Stored data entries:
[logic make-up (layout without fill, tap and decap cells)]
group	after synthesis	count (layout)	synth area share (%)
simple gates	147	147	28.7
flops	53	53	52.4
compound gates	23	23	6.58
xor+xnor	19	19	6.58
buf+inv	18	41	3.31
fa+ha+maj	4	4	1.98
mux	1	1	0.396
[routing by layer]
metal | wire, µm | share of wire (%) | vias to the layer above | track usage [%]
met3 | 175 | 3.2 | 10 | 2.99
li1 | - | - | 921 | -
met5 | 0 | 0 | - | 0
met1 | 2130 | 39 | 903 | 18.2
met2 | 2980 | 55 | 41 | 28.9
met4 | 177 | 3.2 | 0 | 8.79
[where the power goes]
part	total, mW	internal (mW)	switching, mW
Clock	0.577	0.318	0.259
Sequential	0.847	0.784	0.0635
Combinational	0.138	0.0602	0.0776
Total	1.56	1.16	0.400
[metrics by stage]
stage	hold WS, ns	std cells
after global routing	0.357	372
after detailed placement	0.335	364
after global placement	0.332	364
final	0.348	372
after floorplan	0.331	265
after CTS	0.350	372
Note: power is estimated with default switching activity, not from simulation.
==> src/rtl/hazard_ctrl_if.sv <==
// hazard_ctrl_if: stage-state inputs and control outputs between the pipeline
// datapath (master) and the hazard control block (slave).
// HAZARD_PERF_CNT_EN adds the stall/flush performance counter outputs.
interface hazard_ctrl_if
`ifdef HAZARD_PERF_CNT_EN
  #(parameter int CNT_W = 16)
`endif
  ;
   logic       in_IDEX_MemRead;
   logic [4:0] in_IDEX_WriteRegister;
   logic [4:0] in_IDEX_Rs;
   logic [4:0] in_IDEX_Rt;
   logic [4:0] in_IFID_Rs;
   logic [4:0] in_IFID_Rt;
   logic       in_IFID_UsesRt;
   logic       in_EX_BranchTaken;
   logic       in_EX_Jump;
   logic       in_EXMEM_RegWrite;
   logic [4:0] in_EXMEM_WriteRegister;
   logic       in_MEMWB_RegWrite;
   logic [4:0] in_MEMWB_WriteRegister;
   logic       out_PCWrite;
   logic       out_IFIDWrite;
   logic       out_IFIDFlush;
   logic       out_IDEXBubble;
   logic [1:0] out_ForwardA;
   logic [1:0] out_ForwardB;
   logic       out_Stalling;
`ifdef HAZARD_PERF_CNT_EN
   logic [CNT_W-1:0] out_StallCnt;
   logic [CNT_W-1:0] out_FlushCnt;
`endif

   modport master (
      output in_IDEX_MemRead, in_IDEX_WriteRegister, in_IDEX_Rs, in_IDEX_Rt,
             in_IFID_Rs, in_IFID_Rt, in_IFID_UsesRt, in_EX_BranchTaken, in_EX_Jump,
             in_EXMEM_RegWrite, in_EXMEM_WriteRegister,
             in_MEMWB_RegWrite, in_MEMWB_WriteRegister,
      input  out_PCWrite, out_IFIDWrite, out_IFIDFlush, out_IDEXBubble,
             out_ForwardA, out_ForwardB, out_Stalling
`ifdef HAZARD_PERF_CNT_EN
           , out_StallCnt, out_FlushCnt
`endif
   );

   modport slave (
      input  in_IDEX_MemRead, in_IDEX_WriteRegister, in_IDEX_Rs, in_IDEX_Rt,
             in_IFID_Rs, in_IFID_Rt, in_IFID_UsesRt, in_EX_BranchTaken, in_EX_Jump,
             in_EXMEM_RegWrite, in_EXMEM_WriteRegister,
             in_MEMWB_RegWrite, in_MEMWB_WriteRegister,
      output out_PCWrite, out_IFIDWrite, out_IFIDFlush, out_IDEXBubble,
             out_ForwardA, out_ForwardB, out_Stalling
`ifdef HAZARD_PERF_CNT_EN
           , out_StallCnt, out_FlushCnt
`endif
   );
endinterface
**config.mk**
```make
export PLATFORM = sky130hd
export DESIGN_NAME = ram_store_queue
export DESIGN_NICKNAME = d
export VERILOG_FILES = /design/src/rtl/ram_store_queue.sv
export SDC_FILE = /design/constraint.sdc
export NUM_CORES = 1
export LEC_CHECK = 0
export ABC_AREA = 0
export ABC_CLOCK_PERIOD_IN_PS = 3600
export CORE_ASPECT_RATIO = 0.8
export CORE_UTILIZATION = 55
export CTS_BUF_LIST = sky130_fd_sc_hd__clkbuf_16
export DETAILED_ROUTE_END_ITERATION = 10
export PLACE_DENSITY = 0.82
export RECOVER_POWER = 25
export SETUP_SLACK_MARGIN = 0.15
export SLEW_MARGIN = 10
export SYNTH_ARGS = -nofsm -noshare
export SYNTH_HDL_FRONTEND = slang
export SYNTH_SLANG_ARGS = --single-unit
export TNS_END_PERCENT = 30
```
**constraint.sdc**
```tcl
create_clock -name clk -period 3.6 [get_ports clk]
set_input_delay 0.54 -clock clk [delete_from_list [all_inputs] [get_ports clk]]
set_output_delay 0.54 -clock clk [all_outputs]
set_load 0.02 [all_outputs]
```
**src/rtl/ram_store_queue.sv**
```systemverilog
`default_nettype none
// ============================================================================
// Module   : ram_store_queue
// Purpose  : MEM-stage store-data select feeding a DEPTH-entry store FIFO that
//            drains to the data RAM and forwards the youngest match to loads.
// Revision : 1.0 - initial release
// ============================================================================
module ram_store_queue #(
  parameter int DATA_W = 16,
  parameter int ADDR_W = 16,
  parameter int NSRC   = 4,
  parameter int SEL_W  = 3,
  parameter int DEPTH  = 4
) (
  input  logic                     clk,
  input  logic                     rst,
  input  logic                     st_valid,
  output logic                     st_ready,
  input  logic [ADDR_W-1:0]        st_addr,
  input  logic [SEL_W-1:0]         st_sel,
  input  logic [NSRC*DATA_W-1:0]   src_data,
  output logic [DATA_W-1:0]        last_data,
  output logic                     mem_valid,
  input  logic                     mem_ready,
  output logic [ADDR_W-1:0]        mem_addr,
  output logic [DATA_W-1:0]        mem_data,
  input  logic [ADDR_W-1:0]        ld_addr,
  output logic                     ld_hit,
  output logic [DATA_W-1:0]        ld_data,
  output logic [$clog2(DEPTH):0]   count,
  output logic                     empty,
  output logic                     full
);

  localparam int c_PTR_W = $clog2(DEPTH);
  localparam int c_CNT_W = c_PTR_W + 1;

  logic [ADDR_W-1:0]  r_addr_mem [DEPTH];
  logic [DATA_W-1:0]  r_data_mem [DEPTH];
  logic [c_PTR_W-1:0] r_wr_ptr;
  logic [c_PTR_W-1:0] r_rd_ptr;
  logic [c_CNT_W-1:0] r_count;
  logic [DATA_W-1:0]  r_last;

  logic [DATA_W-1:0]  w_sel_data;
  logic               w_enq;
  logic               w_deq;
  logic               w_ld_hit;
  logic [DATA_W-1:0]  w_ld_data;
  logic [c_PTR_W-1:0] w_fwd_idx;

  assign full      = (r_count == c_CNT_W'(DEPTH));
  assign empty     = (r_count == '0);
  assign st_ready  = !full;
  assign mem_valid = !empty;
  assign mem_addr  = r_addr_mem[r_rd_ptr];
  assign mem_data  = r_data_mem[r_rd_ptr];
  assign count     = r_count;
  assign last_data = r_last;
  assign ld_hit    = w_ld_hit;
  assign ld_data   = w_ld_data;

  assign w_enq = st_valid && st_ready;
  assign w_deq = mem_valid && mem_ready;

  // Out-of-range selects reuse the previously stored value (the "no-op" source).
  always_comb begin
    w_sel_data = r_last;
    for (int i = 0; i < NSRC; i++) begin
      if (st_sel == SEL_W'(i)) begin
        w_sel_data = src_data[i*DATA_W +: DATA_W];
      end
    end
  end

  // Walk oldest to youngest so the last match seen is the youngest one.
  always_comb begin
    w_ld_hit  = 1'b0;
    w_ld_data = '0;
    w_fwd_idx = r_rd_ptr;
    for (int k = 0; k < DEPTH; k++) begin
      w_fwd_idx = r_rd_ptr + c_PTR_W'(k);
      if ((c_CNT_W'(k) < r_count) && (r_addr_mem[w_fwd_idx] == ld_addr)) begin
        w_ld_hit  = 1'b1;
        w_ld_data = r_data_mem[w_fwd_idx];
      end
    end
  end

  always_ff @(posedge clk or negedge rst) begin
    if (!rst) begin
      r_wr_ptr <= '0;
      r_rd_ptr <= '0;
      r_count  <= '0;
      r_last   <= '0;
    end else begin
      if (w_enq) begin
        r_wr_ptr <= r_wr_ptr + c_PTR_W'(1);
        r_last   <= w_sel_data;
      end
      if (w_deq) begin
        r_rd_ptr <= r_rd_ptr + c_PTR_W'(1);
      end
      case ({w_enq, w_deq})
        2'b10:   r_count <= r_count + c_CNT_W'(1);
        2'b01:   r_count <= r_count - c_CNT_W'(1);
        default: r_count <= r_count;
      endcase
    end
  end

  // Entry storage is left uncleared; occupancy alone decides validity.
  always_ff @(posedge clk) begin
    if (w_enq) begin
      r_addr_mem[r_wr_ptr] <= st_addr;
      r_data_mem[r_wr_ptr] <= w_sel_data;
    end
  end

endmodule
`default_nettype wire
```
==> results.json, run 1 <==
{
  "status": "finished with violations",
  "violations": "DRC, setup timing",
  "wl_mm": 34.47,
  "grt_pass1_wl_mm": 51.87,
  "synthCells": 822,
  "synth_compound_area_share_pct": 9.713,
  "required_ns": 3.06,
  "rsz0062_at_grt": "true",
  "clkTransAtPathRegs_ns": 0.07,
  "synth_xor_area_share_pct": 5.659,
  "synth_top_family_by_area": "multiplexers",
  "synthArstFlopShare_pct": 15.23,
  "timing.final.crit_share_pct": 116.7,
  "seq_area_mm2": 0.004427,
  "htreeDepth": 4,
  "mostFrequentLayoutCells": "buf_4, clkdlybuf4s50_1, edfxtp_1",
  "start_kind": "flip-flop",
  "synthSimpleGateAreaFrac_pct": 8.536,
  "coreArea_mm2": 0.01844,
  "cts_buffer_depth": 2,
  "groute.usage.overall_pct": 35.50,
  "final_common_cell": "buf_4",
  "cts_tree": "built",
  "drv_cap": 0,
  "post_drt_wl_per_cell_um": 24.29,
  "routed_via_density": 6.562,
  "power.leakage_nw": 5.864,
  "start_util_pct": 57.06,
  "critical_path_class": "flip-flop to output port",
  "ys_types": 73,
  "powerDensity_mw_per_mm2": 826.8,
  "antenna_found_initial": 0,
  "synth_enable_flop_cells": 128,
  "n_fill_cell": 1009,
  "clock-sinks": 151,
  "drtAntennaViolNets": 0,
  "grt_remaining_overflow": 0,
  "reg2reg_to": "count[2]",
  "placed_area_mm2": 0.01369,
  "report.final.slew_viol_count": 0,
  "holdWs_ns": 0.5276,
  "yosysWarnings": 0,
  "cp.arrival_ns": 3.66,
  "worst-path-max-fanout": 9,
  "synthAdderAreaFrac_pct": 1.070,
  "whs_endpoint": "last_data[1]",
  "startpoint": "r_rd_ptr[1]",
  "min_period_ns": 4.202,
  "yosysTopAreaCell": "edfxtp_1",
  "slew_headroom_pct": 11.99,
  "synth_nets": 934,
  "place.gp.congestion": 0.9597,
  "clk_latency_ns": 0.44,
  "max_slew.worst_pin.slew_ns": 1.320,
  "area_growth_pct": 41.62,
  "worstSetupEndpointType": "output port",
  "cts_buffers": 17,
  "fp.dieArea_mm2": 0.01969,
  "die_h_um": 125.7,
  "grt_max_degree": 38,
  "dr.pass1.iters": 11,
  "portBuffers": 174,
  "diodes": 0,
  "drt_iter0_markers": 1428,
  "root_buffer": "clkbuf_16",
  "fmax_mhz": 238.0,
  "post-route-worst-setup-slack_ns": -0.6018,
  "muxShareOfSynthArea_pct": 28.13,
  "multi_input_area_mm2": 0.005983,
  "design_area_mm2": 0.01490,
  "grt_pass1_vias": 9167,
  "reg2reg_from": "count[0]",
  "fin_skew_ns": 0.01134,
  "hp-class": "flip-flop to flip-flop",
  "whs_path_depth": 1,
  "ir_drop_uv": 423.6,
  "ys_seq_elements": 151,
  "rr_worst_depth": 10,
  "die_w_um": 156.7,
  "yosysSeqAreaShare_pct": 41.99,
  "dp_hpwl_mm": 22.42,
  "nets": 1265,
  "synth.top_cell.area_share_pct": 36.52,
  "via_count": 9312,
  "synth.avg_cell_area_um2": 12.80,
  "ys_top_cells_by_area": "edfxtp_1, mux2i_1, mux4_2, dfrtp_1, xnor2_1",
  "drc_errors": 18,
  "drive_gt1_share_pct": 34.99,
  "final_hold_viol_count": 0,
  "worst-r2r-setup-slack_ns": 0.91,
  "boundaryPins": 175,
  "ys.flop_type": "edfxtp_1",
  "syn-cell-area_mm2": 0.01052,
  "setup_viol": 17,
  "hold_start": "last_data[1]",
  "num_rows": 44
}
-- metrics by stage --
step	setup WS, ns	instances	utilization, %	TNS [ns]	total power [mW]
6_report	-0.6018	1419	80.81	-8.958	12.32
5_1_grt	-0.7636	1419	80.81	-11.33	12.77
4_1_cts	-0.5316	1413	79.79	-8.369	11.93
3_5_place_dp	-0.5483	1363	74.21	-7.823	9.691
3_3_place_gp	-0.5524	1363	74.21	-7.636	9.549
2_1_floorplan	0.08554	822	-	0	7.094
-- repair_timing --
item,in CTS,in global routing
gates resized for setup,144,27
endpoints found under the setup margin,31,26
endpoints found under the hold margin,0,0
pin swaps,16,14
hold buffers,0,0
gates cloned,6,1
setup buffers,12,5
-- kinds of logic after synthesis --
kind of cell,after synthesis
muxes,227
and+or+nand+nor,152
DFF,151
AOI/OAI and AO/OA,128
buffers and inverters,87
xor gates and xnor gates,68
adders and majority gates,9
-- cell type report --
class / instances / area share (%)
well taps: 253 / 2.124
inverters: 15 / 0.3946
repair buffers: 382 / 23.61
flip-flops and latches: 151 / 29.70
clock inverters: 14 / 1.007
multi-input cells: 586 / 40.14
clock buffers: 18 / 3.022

AIM OF THE TASK = Read the lines above. Gather those in which the string "endpoints" is found.

RESULT OF THIS TASK =
endpoints found under the setup margin,31,26
endpoints found under the hold margin,0,0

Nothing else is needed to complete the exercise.